背景技术Background technique
对象级缓存是网络中非常常见的缓存技术,其主要评价指标有字节缺失率(Bytemissing rate,简称BMR)和对象缺失率(Object missing rate,简称OMR)两种。在网络缓存中,字节丢失率可以直接反映带宽开销和缓存提供商的流量开销,因此其应用非常重要。更好的缓存策略可以在给定的缓存大小上获得更低的丢失率,并且,更好的缓存资源管理可以提高共享缓存的所有应用程序的总体性能。缺失率曲线(Miss rate curve,简称MRC)是一种定量的缓存性能建模技术,其构建的方法在缓存资源管理中起着至关重要的作用。Object-level caching is a very common caching technology in the network. Its main evaluation indicators are byte missing rate (BMR) and object missing rate (OMR). In network caching, the byte missing rate can directly reflect the bandwidth overhead and traffic overhead of the cache provider, so its application is very important. Better caching strategies can achieve lower miss rates for a given cache size, and better cache resource management can improve the overall performance of all applications sharing the cache. Miss rate curve (MRC) is a quantitative cache performance modeling technology, and its construction method plays a vital role in cache resource management.
针对MRC的构建方法在过去得到了广泛的研究,其构建方法主要有:准确的MRC构建方法、近似的MRC构建方法、基于空间哈希采样的MRC构建方法等。准确的MRC构建方法通过逐对象计算重用距离,可以得到较为精确的构建结果;近似的MRC构建通过近似和等效的处理方法,使得计算开销较小,且误差在可容忍范围之内;基于空间哈希采样的MRC构建方法通过哈希采样技术,能以较低的计算开销在异构粒度存储系统中实现MRC的构建。The construction method of MRC has been widely studied in the past, and its construction methods mainly include: accurate MRC construction method, approximate MRC construction method, MRC construction method based on spatial hash sampling, etc. The accurate MRC construction method can obtain more accurate construction results by calculating the reuse distance of each object; the approximate MRC construction uses approximate and equivalent processing methods to reduce the computational overhead and the error is within the tolerable range; the MRC construction method based on spatial hash sampling can realize MRC construction in heterogeneous granularity storage systems with lower computational overhead through hash sampling technology.

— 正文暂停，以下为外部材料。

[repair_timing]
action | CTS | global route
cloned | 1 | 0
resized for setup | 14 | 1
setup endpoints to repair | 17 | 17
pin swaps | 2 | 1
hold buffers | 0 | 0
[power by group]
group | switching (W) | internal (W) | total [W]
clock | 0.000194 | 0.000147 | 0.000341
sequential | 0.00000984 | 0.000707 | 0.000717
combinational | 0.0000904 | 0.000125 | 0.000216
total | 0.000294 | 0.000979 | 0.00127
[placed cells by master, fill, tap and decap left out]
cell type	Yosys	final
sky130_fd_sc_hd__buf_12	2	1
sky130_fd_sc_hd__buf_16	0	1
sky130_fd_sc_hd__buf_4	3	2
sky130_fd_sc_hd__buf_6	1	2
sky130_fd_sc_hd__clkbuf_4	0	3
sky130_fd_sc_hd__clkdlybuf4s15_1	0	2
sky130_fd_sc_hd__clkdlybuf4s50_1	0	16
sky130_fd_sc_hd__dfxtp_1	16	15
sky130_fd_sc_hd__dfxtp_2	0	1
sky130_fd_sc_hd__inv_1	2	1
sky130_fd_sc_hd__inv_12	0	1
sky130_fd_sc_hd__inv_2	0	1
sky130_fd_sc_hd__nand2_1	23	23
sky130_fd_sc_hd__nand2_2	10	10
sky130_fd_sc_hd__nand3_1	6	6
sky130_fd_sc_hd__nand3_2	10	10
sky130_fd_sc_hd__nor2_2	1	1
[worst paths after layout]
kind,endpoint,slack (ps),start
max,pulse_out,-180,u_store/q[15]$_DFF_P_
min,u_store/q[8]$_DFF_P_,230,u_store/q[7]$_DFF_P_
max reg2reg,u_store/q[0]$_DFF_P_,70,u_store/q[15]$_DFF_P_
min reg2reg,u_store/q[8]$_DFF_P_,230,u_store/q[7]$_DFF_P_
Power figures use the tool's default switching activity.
$ cat config.mk
export PLATFORM = sky130hd
export DESIGN_NAME = dual_timer_ctl
export DESIGN_NICKNAME = d
export VERILOG_FILES = /design/src/rtl/dtc_pkg.sv /design/src/rtl/dtc_regs.sv /design/src/rtl/dtc_half.sv /design/src/rtl/dual_timer_ctl.sv
export SDC_FILE = /design/constraint.sdc
export NUM_CORES = 1
export LEC_CHECK = 0
export ABC_AREA = 1
export BUFFER_PORTS_ARGS = -buffer_cell sky130_fd_sc_hd__clkbuf_2
export CAP_MARGIN = 10
export CELL_PAD_IN_SITES_DETAIL_PLACEMENT = 1
export CELL_PAD_IN_SITES_GLOBAL_PLACEMENT = 1
export CORE_ASPECT_RATIO = 1.5
export CORE_MARGIN = 1
export CORE_UTILIZATION = 30
export CTS_CLUSTER_DIAMETER = 150
export DETAILED_ROUTE_END_ITERATION = 12
export PLACE_DENSITY_LB_ADDON = 0.05
export SETUP_SLACK_MARGIN = 0.1
export SLEW_MARGIN = 10
export SYNTH_ARGS = -nofsm -noshare
export SYNTH_HDL_FRONTEND = slang
export SYNTH_HIERARCHICAL = 1
export SYNTH_SLANG_ARGS = --single-unit
$ cat constraint.sdc
create_clock -name clk -period 1.5 [get_ports clk]
set_clock_uncertainty 0.2 [all_clocks]
set_input_delay 0.15 -clock clk [delete_from_list [all_inputs] [get_ports clk]]
set_output_delay 0.15 -clock clk [all_outputs]
set_load 0.02 [all_outputs]
$ cat src/rtl/dtc_pkg.sv
package dtc_pkg;

  typedef enum logic [1:0] {
    EDGE_RISE = 2'd0,
    EDGE_FALL = 2'd1,
    EDGE_OFF  = 2'd2,
    EDGE_ANY  = 2'd3
  } edge_sel_e;

  typedef struct packed {
    logic      inv;
    logic      trig_en;
    edge_sel_e edge_sel;
    logic      stall;
    logic      en;
  } half_cfg_t;

  localparam int NUM_HALVES  = 2;
  localparam int HALF_STRIDE = 8;
  // Implemented bits of the control word, bits 0-6 and 8-11,13,14.
  localparam logic [31:0] CTL_MASK = 32'h0000_6F7F;

endpackage

$ cat src/rtl/dtc_regs.sv
module dtc_regs
  import dtc_pkg::*;
(
  input  logic        clk,
  input  logic        rst_n,
  input  logic        reg_wr,
  input  logic [31:0] reg_wdata,
  output logic [31:0] reg_rdata,
  output half_cfg_t   cfg [NUM_HALVES],
  output logic        run_in_halt
);

  logic [31:0] ctl_q;

  always_ff @(posedge clk) begin
    if (!rst_n) begin
      ctl_q <= '0;
    end else if (reg_wr) begin
      ctl_q <= reg_wdata & CTL_MASK;
    end
  end

  assign reg_rdata   = ctl_q;
  assign run_in_halt = ctl_q[4];

  for (genvar h = 0; h < NUM_HALVES; h++) begin : g_cfg
    localparam int B = h * HALF_STRIDE;
    assign cfg[h].en       = ctl_q[B + 0];
    assign cfg[h].stall    = ctl_q[B + 1];
    assign cfg[h].edge_sel = edge_sel_e'(ctl_q[B + 3 : B + 2]);
    assign cfg[h].trig_en  = ctl_q[B + 5];
    assign cfg[h].inv      = ctl_q[B + 6];
  end

  // a write lands with reserved positions cleared
  a_r1_write_mask: assert property (@(posedge clk) disable iff (!rst_n)
    reg_wr |=> (reg_rdata == ($past(reg_wdata) & CTL_MASK)));

endmodule

$ cat src/rtl/dtc_half.sv
module dtc_half
  import dtc_pkg::*;
#(
  parameter int CNT_W    = 16,
  parameter int LOAD_VAL = 1000
) (
  input  logic             clk,
  input  logic             rst_n,
  input  half_cfg_t        cfg,
  input  logic             run_in_halt,
  input  logic             dbg_halt,
  input  logic             rtc_mode,
  input  logic             pwm_raw,
  output logic             pwm_out,
  output logic             evt_irq,
  output logic             adc_trig,
  output logic [CNT_W-1:0] count
);

  localparam logic [CNT_W-1:0] RELOAD = CNT_W'(LOAD_VAL);

  logic [CNT_W-1:0] cnt_q;
  logic             prev_q, irq_q, trig_q;
  logic             freeze, run, at_zero, rise, fall, hit;

  assign freeze  = dbg_halt && !run_in_halt && (cfg.stall || rtc_mode);
  assign run     = cfg.en && !freeze;
  assign at_zero = (cnt_q == '0);
  assign pwm_out = pwm_raw ^ cfg.inv;
  assign rise    = pwm_out && !prev_q;
  assign fall    = !pwm_out && prev_q;

  always_comb begin
    unique case (cfg.edge_sel)
      EDGE_RISE: hit = rise;
      EDGE_FALL: hit = fall;
      EDGE_ANY:  hit = rise || fall;
      default:   hit = 1'b0;
    endcase
  end

  always_ff @(posedge clk) begin
    if (!rst_n) begin
      cnt_q  <= RELOAD;
      prev_q <= 1'b0;
      irq_q  <= 1'b0;
      trig_q <= 1'b0;
    end else begin
      prev_q <= pwm_out;
      irq_q  <= cfg.en && hit;
      trig_q <= run && at_zero && cfg.trig_en;
      if (run) begin
        cnt_q <= at_zero ? RELOAD : cnt_q - 1'b1;
      end
    end
  end

  assign evt_irq  = irq_q;
  assign adc_trig = trig_q;
  assign count    = cnt_q;

  // a disabled half keeps its count
  a_r2_disabled_hold: assert property (@(posedge clk) disable iff (!rst_n)
    !cfg.en |=> $stable(cnt_q));

  // debug halt with stall selected freezes the count
  a_r4_stall_freeze: assert property (@(posedge clk) disable iff (!rst_n)
    (dbg_halt && cfg.stall && !run_in_halt) |=> $stable(cnt_q));

  // a running count at zero comes back as the reload value
  a_r3_reload: assert property (@(posedge clk) disable iff (!rst_n)
    (run && at_zero) |=> (cnt_q == RELOAD));

  // a trigger only accompanies a freshly reloaded count
  a_r7_trig_at_reload: assert property (@(posedge clk) disable iff (!rst_n)
    trig_q |-> (cnt_q == RELOAD));

  // the reserved mode raises nothing
  a_r10_mode_off: assert property (@(posedge clk) disable iff (!rst_n)
    (cfg.edge_sel == EDGE_OFF) |=> !irq_q);

endmodule

$ cat src/rtl/dual_timer_ctl.sv
module dual_timer_ctl
  import dtc_pkg::*;
#(
  parameter int CNT_W    = 16,
  parameter int LOAD_VAL = 1000
) (
  input  logic             clk,
  input  logic             rst_n,
  input  logic             reg_wr,
  input  logic [31:0]      reg_wdata,
  output logic [31:0]      reg_rdata,
  input  logic             dbg_halt,
  input  logic             rtc_mode,
  input  logic [1:0]       pwm_raw,
  output logic [1:0]       pwm_out,
  output logic [1:0]       evt_irq,
  output logic [1:0]       adc_trig,
  output logic [CNT_W-1:0] count_a,
  output logic [CNT_W-1:0] count_b
);

  half_cfg_t        cfg [NUM_HALVES];
  logic             run_in_halt;
  logic [CNT_W-1:0] cnt [NUM_HALVES];

  dtc_regs u_regs (
    .clk         (clk),
    .rst_n       (rst_n),
    .reg_wr      (reg_wr),
    .reg_wdata   (reg_wdata),
    .reg_rdata   (reg_rdata),
    .cfg         (cfg),
    .run_in_halt (run_in_halt)
  );

  for (genvar h = 0; h < NUM_HALVES; h++) begin : g_half
    dtc_half #(
      .CNT_W    (CNT_W),
      .LOAD_VAL (LOAD_VAL)
    ) u_half (
      .clk         (clk),
      .rst_n       (rst_n),
      .cfg         (cfg[h]),
      .run_in_halt (run_in_halt),
      .dbg_halt    (dbg_halt),
      .rtc_mode    (rtc_mode),
      .pwm_raw     (pwm_raw[h]),
      .pwm_out     (pwm_out[h]),
      .evt_irq     (evt_irq[h]),
      .adc_trig    (adc_trig[h]),
      .count       (cnt[h])
    );
  end

  assign count_a = cnt[0];
  assign count_b = cnt[1];

endmodule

然而,现有的MRC构建方法在异构粒度存储系统的运用中存在者一些问题:第一、若要实现MRC的准确构建,必然伴随着极高的时间和空间复杂度,导致计算开销很大;第二、在异构粒度存储系统缓存(如对象存储)中,对象尺寸的差异会带来MRC的构建误差,以及字节缺失率曲线(Byte missing rate curve,简称BMRC)与对象缺失率曲线(Object missingrate curve,简称OMRC)之间存在较大的构建误差;第三、不同对象的不同内容流行程度(即请求概率)会导致前端MRC构建不准确,从而影响MRC的整体准确性。However, there are some problems with the existing MRC construction methods in the application of heterogeneous granularity storage systems: First, if the accurate construction of MRC is to be achieved, it is inevitably accompanied by extremely high time and space complexity, resulting in a large computational overhead; Second, in the cache of heterogeneous granularity storage systems (such as object storage), the difference in object size will lead to MRC construction errors, and there will be a large construction error between the Byte missing rate curve (BMRC) and the Object missing rate curve (OMRC); Third, the different content popularity of different objects (i.e., request probability) will lead to inaccurate front-end MRC construction, thereby affecting the overall accuracy of MRC.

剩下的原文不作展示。